Reputation: 1779
I have a class which will only ever have a single instance at a time. It's essentially a singleton that is destroyed when no external references are held and re-instantiated when you need a new reference later.
private static readonly WeakReference<Foo> weakInstance = new WeakReference<Foo>(null);
The reason for the above code is because I have native iOS callbacks (which must be static functions) but which need to pass data to the current instance.
tl;dr Is it safe to initialise a WeakReference
to null and set the target later? Is this a code smell?

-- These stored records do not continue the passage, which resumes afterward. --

`src/rtl/trng_entropy_reader.sv`:
```
// Packs the TRNG bit stream into bytes, runs repetition-count and adaptive-proportion
// health tests, and buffers passing bytes in a small FIFO behind the peripheral register port.
module trng_entropy_reader #(
  parameter int FIFO_DEPTH = 4,
  parameter int RCT_CUTOFF = 32,
  parameter int APT_WINDOW = 512,
  parameter int APT_CUTOFF = 410
) (
  input  logic       clk,
  input  logic       rst_n,
  input  logic       bit_in,
  input  logic       bit_valid,
  input  logic [3:0] address,
  input  logic       data_write,
  input  logic [7:0] data_in,
  input  logic       data_read,
  output logic [7:0] data_out,
  output logic       irq
);

  localparam int AW = (FIFO_DEPTH > 1) ? $clog2(FIFO_DEPTH) : 1;
  localparam int CW = $clog2(FIFO_DEPTH + 1);
  localparam int RW = $clog2(RCT_CUTOFF + 1);
  localparam int PW = (APT_WINDOW > 1) ? $clog2(APT_WINDOW) : 1;
  localparam int MW = $clog2(APT_CUTOFF + 1);

  localparam logic [CW-1:0] DEPTH_C  = CW'(FIFO_DEPTH);
  localparam logic [RW-1:0] RCT_MAX  = RW'(RCT_CUTOFF);
  localparam logic [PW-1:0] POS_LAST = PW'(APT_WINDOW - 1);
  localparam logic [MW-1:0] APT_MAX  = MW'(APT_CUTOFF);

  typedef enum logic [3:0] {
    ADDR_CTRL   = 4'h0,
    ADDR_STATUS = 4'h1,
    ADDR_DATA   = 4'h2
  } reg_addr_e;

  logic          enable, irq_en;
  logic          overflow, rct_fail, apt_fail;
  logic [7:0]    shift_q;
  logic [2:0]    bit_cnt;
  logic          prev_bit;
  logic [RW-1:0] run_q;
  logic [PW-1:0] apt_pos;
  logic          apt_ref;
  logic [MW-1:0] match_q;
  logic [7:0]    mem [FIFO_DEPTH];
  logic [AW-1:0] rd_ptr, wr_ptr;
  logic [CW-1:0] count;

  logic          ctrl_wr, clear_cmd, bit_take, byte_done;
  logic [7:0]    shift_nxt;
  logic [RW-1:0] run_nxt;
  logic [MW-1:0] match_nxt;
  logic          rct_trip, apt_trip, fail_now;
  logic          not_empty, full, pop, push, ovf_set;
  logic [3:0]    count_ext;
  logic [2:0]    level;

  always_comb begin
    ctrl_wr   = data_write && (address == ADDR_CTRL);
    clear_cmd = ctrl_wr && data_in[7];
    bit_take  = bit_valid && enable;
    shift_nxt = {bit_in, shift_q[7:1]};
    byte_done = bit_take && (bit_cnt == 3'd7);

    // run_q == 0 means no previous bit since reset, clear or enable rise.
    if (run_q == '0 || bit_in != prev_bit) run_nxt = RW'(1);
    else if (run_q == RCT_MAX)             run_nxt = run_q;
    else                                   run_nxt = run_q + RW'(1);

    if (apt_pos == '0)                              match_nxt = MW'(1);
    else if (bit_in == apt_ref && match_q != APT_MAX) match_nxt = match_q + MW'(1);
    else                                            match_nxt = match_q;

    rct_trip = bit_take && (run_nxt == RCT_MAX);
    apt_trip = bit_take && (match_nxt == APT_MAX);
    // A fail raised by the completing bit already blocks that byte.
    fail_now = rct_fail || apt_fail || rct_trip || apt_trip;

    not_empty = (count != '0);
    full      = (count == DEPTH_C);
    pop       = data_read && (address == ADDR_DATA) && not_empty;
    push      = byte_done && !fail_now && (!full || pop);
    ovf_set   = byte_done && !fail_now && full && !pop;

    count_ext = 4'(count);
    level     = (count_ext > 4'd7) ? 3'd7 : count_ext[2:0];
  end

  // NOTE: sequential state uses non-blocking assignments so every register samples pre-edge values.
  always_ff @(posedge clk) begin
    if (!rst_n) begin
      enable <= 1'b0;
      irq_en <= 1'b0;
    end else if (ctrl_wr) begin
      enable <= data_in[0];
      irq_en <= data_in[1];
    end
  end

  always_ff @(posedge clk) begin
    if (!rst_n || clear_cmd) begin
      overflow <= 1'b0;
      rct_fail <= 1'b0;
      apt_fail <= 1'b0;
      shift_q  <= '0;
      bit_cnt  <= '0;
      prev_bit <= 1'b0;
      run_q    <= '0;
      apt_pos  <= '0;
      apt_ref  <= 1'b0;
      match_q  <= '0;
      rd_ptr   <= '0;
      wr_ptr   <= '0;
      count    <= '0;
    end else begin
      if (!enable) begin
        bit_cnt <= '0;
        run_q   <= '0;
        apt_pos <= '0;
      end else if (bit_take) begin
        shift_q  <= shift_nxt;
        bit_cnt  <= bit_cnt + 3'd1;
        prev_bit <= bit_in;
        run_q    <= run_nxt;
        match_q  <= match_nxt;
        apt_pos  <= (apt_pos == POS_LAST) ? '0 : apt_pos + PW'(1);
        if (apt_pos == '0) apt_ref <= bit_in;
      end
      if (rct_trip) rct_fail <= 1'b1;
      if (apt_trip) apt_fail <= 1'b1;
      if (ovf_set)  overflow <= 1'b1;
      if (push)     wr_ptr   <= wr_ptr + AW'(1);
      if (pop)      rd_ptr   <= rd_ptr + AW'(1);
      case ({push, pop})
        2'b10:   count <= count + CW'(1);
        2'b01:   count <= count - CW'(1);
        default: ;
      endcase
    end
  end

  // NOTE: FIFO storage has no reset; entries are only visible through count, which is reset.
  always_ff @(posedge clk) begin
    if (push) mem[wr_ptr] <= shift_nxt;
  end

  always_comb begin
    data_out = 8'h00;
    case (address)
      ADDR_CTRL:   data_out = {6'b0, irq_en, enable};
      ADDR_STATUS: data_out = {level, apt_fail, rct_fail, overflow, full, not_empty};
      ADDR_DATA:   if (not_empty) data_out = mem[rd_ptr];
      default:     ;
    endcase
  end

  assign irq = irq_en && (not_empty || rct_fail || apt_fail);

endmodule

```
`config.mk`:
```
export PLATFORM = sky130hd
export DESIGN_NAME = trng_entropy_reader
export DESIGN_NICKNAME = d
export VERILOG_FILES = /design/src/rtl/trng_entropy_reader.sv
export SDC_FILE = /design/constraint.sdc
export NUM_CORES = 1
export LEC_CHECK = 0
export BUFFER_PORTS_ARGS = -buffer_cell sky130_fd_sc_hd__buf_2
export CAP_MARGIN = 25
export CORE_MARGIN = 2
export CORE_UTILIZATION = 60
export CTS_CLUSTER_SIZE = 16
export DETAILED_ROUTE_END_ITERATION = 8
export PLACE_DENSITY = 0.79
export SLEW_MARGIN = 20
export SYNTH_ARGS = -nofsm -noshare
export SYNTH_HDL_FRONTEND = slang
export SYNTH_SLANG_ARGS = --single-unit
```
`constraint.sdc`:
```
create_clock -name clk -period 3.1 [get_ports clk]
set_input_delay 0 -clock clk [delete_from_list [all_inputs] [get_ports clk]]
set_output_delay 0 -clock clk [all_outputs]
set_load 0.02 [all_outputs]
```
==> run_results.csv, run 1 <==
group,metric,value,unit
status,status,"completed",
synthesis,synth_ff_type,"dfxtp_1",
power,power_density,436.0,nW/um^2
synthesis,yosysWarnings,0,
hold_path,min-delay-start,"bit_valid",
power,p_total,1.934,mW
setup_path,rr_worst_depth,10,
synthesis,synth_edf_count,32,
setup_path,r2r_end,"count[1]",
global_routing,grt-ovfl-total,0,
die,io_pins,27,
timing,fin_crit_sh,0.9221,
synthesis,ys_seq_area_frac,0.4789,
power,peakVddDrop,0.2076,mV
routing,dr.max_layer_used,"met4",
setup_path,r2r_slack,0.24,ns
setup_path,crit_chain,"inv_1 > ha_1 > and4_4 > a2111o_1 > o32a_1 > a211oi_4 > a22o_4 > fa_1 > nand2_1 > o32ai_1",
routing,wirelength,8538,microns
setup_path,max_stage_delay,0.43,ns
timing,worstMarginPinSlew,0.7573,ns
synthesis,synth_cell_type_count,60,
routing,drt_pre_antenna_iters,5,
routing,wl_met3,377,microns
synthesis,synth_area_per_cell,10.37,sq um
setup_path,worst_path_max_delay_cell,"a2111o_1",
global_routing,grt_pass1_vias,2915,
power,leakage,1.543,nW
final_layout,nNetsFinal,443,
place,placed_area,4203,sq um
routing,num_vias,3032,
clock_tree,ctsResizeCount,0,
power,power_frac_comb,0.025,
routing,route.met2.wl,4153,microns
clock_tree,cts.path.max_buffers,2,
synthesis,synth-seq-cells,81,
job,cap_violations,0,
global_routing,track_usage,0.2474,
clock_tree,cts-root-buf,"clkbuf_8",
setup_path,critPathRequiredTime,3.32,ns
setup_path,reg2reg_from,"match_q[0]",
routing,viasPerCell,6.150,
clock_tree,postCtsSetupRepairBufs,0,
clock_tree,clk_pin_slew,0.09,ns
clock_tree,cts_tree,"built",
final_layout,seq_area,1942,sq um
clock_tree,clk_latency,0.35,ns
power,seqPwrFrac,0.568,
power,power.share.switching,0.2271,
place,port_buffers,21,
synthesis,async_reset_ff_frac,0,
die,start_util,0.6279,
die,core_area,6459,sq um
clock_tree,clock-sinks,81,
final_layout,fill_cells,490,
place,dp_hpwl,5724,microns
hold_path,hold_path_class,"input pin to register",
clock_tree,cts_buffers,9,
global_routing,grt_pass1_wl,14210,microns
routing,drc,0,
final_layout,multi_input_area,1973,sq um
synthesis,synth_area,4055,sq um
final_layout,layout-drive-gt1-share,0.1635,
routing,met1_length,3854,microns
synthesis,synth_cells,391,
hold_path,hold_path_end,"run_q[4]",
place,globalplace.congestion,0.8089,
timing,hold_violations,0,
power,netSwitchingPower,0.4392,mW
clock_tree,cts_max_level,3,
die,fp.dieH,86.21,microns
timing,fin_setup_tns,0,ns
power,p_int,1.495,mW
final_layout,final_cell_area,4436,sq um
die,dieArea,7432,sq um
power,clockPowerShare,0.407,
routing,ant_nets,0,
die,rows,29,
setup_path,crit_type,"register to register",
timing,relSlewSlack,0.4940,
synthesis,syn-num-nets,423,
routing,wl_per_cell,17.32,microns
setup_path,cp-end-kind,"register",
global_routing,antenna_found_initial,0,
die,dieWidth,86.21,microns
setup_path,worstPathMaxFanout,6,
timing,fin_skew,0.008838,ns
global_routing,grt_max_degree,21,
setup_path,start_kind,"register",
timing,fin_crit,2.858,ns
hold_path,min_path_cells,4,
timing,rsz0062_at_grt,"false",
timing,maxSlewViolCount,0,
routing,drt_iter0_drc,189,
final_layout,syn_to_final_growth,9.380,%
timing,fmax,0.3498,GHz
timing,setup-violations-final,0,
clock_tree,cts_hold_buf,3,
setup_path,cp.arrival,3.08,ns
final_layout,antenna_cells,0,
power groups by stage:
stage	clock network, mW	registers, mW	logic [mW]
floorplan	0	1.12	0.0242
global placement	0	1.12	0.0440
detailed placement	0	1.12	0.0447
CTS	0.793	1.10	0.0473
global route	0.839	1.10	0.0531
finish	0.787	1.10	0.0479
how the worst max path moves through the flow:
stage | endpoint | slack [ns] | start
2_1_floorplan | count[1] | 0.53 | match_q[0]
3_3_place_gp | mem[0][0] | 0.35 | apt_pos[0]
3_5_place_dp | mem[0][0] | 0.29 | apt_pos[0]
4_1_cts | mem[0][6] | 0.24 | apt_pos[0]
5_1_grt | mem[0][5] | 0.02 | apt_pos[0]
6_report | count[1] | 0.24 | match_q[0]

Edit: As @smolchanovsky pointed out, I could just instantiate the weak reference when I need to set it. This results in:
if (weakInstance == null)
{
weakInstance = new WeakReference<Foo>(this);
}
else
{
weakInstance.SetTarget(this);
}
or
// Overwrite the existing WeakReference object
weakInstance = new WeakReference<Foo>(this);
Is there a reason to pick one of these over the other?
Upvotes: 2
Views: 726
Reputation: 1863
Why not use this?
public sealed class Singleton
{
private static WeakReference<Singleton> weakInstance;
public WeakReference<Singleton> Instance
{
get
{
if (weakInstance == null)
weakInstance = new WeakReference<Singleton>(this);
else
weakInstance.SetTarget(this);
return weakInstance;
}
}
}
Note that this isn't a thread safe solution.